__ACTIVITY__: Which lines in the listing below contain "smallest"? Copy each of them.

-----

What follows belongs to an exercise in optimizing a design on an open flow for small area, a short achievable clock period and few clock cycles; a production flow would make more cautious choices.
Function was checked by simulation only, so behaviour that the tests miss may differ from the original.
Power is estimated from default activity; no workload was simulated.

## run A
// bitrat_enc
module bitrat_enc (
    input  wire        clk,
    input  wire        rst,         
    input  wire        start,
    input  wire        prev_bit,
    input  wire [12:0] len,         
    output reg  [11:0] in_addr,
    input  wire [7:0]  in_data,
    output reg         out_we,
    output reg  [12:0] out_addr,
    output reg  [7:0]  out_data,
    output reg         busy,
    output reg         done,
    output reg  [7:0]  cmask,
    output reg  [3:0]  maskw,
    output wire [12:0] count,
    output wire        last
);
Size in the first run: roughly 1000 cells after synthesis, about 87 I/O pins.
clock: 5.0 ns
lec_check: 0
abc_clock_period_in_ps: 2000
cap_margin: 20
core_margin: 2
core_utilization: 40
setup_slack_margin: 2.4
slew_margin: 20
run.sh (not shown) runs the stock make flow with config.mk's settings and CLKGATE_MAP_FILE= SYNTH_SCRIPT=/design/flow/synth_recipe.tcl, a recipe that flattens the netlist after the stock synthesis.
Testbench counts of run A, summed over its fixed seeds: cycles 340,437.
diff inputs: run A => run B
- SETUP_SLACK_MARGIN: 2.4 -> 2.7
- ABC_CLOCK_PERIOD_IN_PS: 2000 -> unset
- CORE_UTILIZATION: 40 -> 70
- CTS_BUF_LIST: unset -> sky130_fd_sc_hd__clkbuf_8
- BUFFER_PORTS_ARGS: unset -> -buffer_cell sky130_fd_sc_hd__buf_1
==> flow/flow/run.sh (new file) <==
#!/bin/bash
# Standard layout, with the port buffers made from the smallest buffer
# (buf_1) instead of the default choice; repair may still resize them.
set -euo pipefail
echo 'export BUFFER_PORTS_ARGS = -buffer_cell sky130_fd_sc_hd__buf_1' >> config.mk
bash standard.sh finish > standard.log 2>&1
==> flow/standard.sh (new file) <==
#!/bin/bash
# synth_recipe.tcl (not shown) runs the flow's synth.tcl, then flattens the netlist and writes it again
# the make line also repeats each setting of config.mk as NAME=value (left out here)
make -C /OpenROAD-flow-scripts/flow DESIGN_CONFIG=/design/flow/config.mk WORK_HOME=/design/flow/orfs CLKGATE_MAP_FILE= SYNTH_SCRIPT=/design/flow/synth_recipe.tcl "${@:-finish}"
removed: flow/run.sh
Findings:
Layout-stage area growth over the synthesis result ends up higher on run A.
edfxtp_1 as the cell with the biggest individual delay on the critical path was reported by run B, and dfxtp_4 by run A.
Diff run A -> run B | instance count after placement with tap cells included | down by more than 10%
Number of signal-net buffers in the layout up 28% in run B wrt run A
Flip-flop and latch share of the layout cell area for run B is higher than for run A.
For the via count, run B came in 859 higher than run A did.
st[1] as the critical path startpoint was reported by run A, and lit by run B.
Run A ended up with in_addr[11] as its endpoint of the worst setup timing path; run B ended up with cmask[7].
Sort run B and run A by post-placement cell area desc -> top: run A
In run B, the total global routing track utilization came out 16 points above the value in run A.
The total leakage power of run B is lower than that of run A.
Taking run A as the reference point, the proportion of power drawn by combinational gates of run B rises by 4.0 points.
Going from run A to run B, post-route met1 wirelength shrank by more than 10%.
There was hardly any difference in number of enable-type register cells in the synthesized netlist between run B and run A.
--- input diff run B..run C ---
- an added ABC_CLOCK_PERIOD_IN_PS of 2000
- a change of CORE_UTILIZATION from 70 to 40
- a deleted CTS_BUF_LIST that had been sky130_fd_sc_hd__clkbuf_8
--- outcome ---
When run C is set beside run B, its worst relative slew slack turns out to be 8.0 points smaller.
Taking run B as the reference, in run C highest clock rate shrank by 1.3 MHz; cell area grew by 410 um^2; register fraction of the total cell area shrank by 1.3 points; via count of the first global-routing pass shrank by 325; worst hold slack grew by 14 ps.
Density: run C sparser than run B
Every run (run C and run B) finished clean.
Compared with run B, in run C setup slack moved down, sequential power has remained practically unchanged.
Changes in run D relative to run C:
- CORE_UTILIZATION: 40 -> 60
Findings:
- For run C, the endpoint of the worst setup timing path was ocur[10], unlike run D, where it was in_addr[10].
- Going from run C to run D, total number of tap cells down 110, clock edge transition at the registers on the reported setup and hold paths flat, multi-input gate area in the final layout down 0.40%.
- Between run D and run C, it is run D whose global-route usage is higher, by 11 points.
- Where via count is concerned, run C is better than run D.
- Diff run C -> run D | y dimension of the die | decrease of 30 um
- Diff run C -> run D | first-pass iteration count of the detailed router | decrease of 1
- Relative to run C, the hold slack of run D is lower by 9.3 ps.
- [compare] base=run C new=run D: final area went down; clock-buffer cell count went down; detailed-route wire length went down.
Here is what was changed in the inputs of run E compared with run D.
- ABC_CLOCK_PERIOD_IN_PS removed (was 2000)
- CORE_UTILIZATION changed from 60 to 70
- SETUP_SLACK_MARGIN changed from 2.7 to 2.9
==> flow/flow/run.sh <==
#!/bin/bash
# Standard layout, with two changes: the port buffers are made from the
# smallest buffer (buf_1) instead of the default choice (repair may still
# resize them), and adders are left to ABC instead of being mapped to
# ripple chains of half/full adder cells before it.
set -euo pipefail
echo 'export BUFFER_PORTS_ARGS = -buffer_cell sky130_fd_sc_hd__buf_1' >> config.mk
echo 'export ADDER_MAP_FILE =' >> config.mk
bash standard.sh finish > standard.log 2>&1
Run D finished every step from synthesis to the final layout, and the layout passed the timing, design-rule and antenna checks. The final layout from run E, which completed every stage, passed the timing, design-rule and antenna checks at the end of the flow. Run E vs run D: final wirelength up by more than half. Run E: mean routed wirelength per cell higher than run D. Maximum net fanout on the critical path (run E over run D): decrease, 8. Initial standard-cell utilization of the core, run D and run E: higher on run E.

[afterwards: timing with drivers on the ports]
No port has a modelled driver above. Below, the same layouts with a new extraction and two added sets of constraints.
Step 1, drivers: a clkbuf_16 drives clk and a buf_2 each remaining input, both assumed.
Step 2, shift: input delay + t, output delay - t, t = (earliest + latest rising clock arrival at the registers) / 2. This alone moves slack from input paths to output paths.
Three values: ideal ports, drivers, drivers and shift; two values: the first two.
run	shift t [ns]	slack for setup (ns)	latest minus earliest clock arrival (ns)	worst register clock-pin slew, ns
run A	0.483	2.341 / 2.341 / 2.087	0.013 / 0.014	0.07 / 0.07
run B	0.516	2.639 / 2.639 / 2.392	0.016 / 0.016	0.11 / 0.11
run C	0.487	2.632 / 2.632 / 2.350	0.011 / 0.012	0.08 / 0.08
run D	0.492	2.665 / 2.637 / 2.401	0.010 / 0.011	0.08 / 0.08
run E	0.500	2.326 / 2.326 / 2.152	0.018 / 0.018	0.08 / 0.08
After both steps setup and hold are still met in every run listed. For run C, which loses most, drivers alone change the setup slack by 0.000 ns; drivers and shift together by -0.282 ns.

-----

__TASK RESPONSE__:
# Standard layout, with the port buffers made from the smallest buffer
# smallest buffer (buf_1) instead of the default choice (repair may still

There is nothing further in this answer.